# Assigned task:
Search the entries below for the word "instances" and copy every line where it appears.

*** Opening of Data for this task ***

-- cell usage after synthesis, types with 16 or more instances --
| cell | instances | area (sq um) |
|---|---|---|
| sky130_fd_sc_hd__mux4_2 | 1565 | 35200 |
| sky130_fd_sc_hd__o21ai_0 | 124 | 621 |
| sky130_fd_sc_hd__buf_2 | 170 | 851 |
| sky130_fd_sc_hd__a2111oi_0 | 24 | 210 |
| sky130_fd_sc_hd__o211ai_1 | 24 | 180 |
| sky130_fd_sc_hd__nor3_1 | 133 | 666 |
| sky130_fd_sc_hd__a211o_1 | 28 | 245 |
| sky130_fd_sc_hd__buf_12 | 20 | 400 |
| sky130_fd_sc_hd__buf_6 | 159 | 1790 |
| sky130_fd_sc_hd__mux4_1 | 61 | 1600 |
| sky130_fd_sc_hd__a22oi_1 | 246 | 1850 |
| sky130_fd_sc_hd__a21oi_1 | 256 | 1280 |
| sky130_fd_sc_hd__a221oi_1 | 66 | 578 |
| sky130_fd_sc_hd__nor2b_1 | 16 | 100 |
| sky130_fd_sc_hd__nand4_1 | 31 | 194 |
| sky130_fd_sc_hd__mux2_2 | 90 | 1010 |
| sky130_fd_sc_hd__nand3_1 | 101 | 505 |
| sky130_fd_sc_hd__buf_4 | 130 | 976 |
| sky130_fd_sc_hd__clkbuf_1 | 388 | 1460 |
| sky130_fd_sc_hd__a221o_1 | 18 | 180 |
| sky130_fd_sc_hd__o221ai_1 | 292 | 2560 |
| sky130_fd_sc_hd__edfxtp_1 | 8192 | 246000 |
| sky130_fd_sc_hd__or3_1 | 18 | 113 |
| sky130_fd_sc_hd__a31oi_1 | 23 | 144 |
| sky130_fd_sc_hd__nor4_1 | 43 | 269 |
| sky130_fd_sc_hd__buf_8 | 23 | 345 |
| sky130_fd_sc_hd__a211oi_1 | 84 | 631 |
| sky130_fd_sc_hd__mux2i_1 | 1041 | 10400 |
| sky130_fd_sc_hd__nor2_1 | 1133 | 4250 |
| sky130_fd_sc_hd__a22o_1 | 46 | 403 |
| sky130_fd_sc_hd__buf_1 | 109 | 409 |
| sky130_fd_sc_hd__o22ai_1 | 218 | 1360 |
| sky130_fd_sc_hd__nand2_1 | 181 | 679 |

*** Close of Data for this task ***

# Problem solution:
-- cell usage after synthesis, types with 16 or more instances --
| cell | instances | area (sq um) |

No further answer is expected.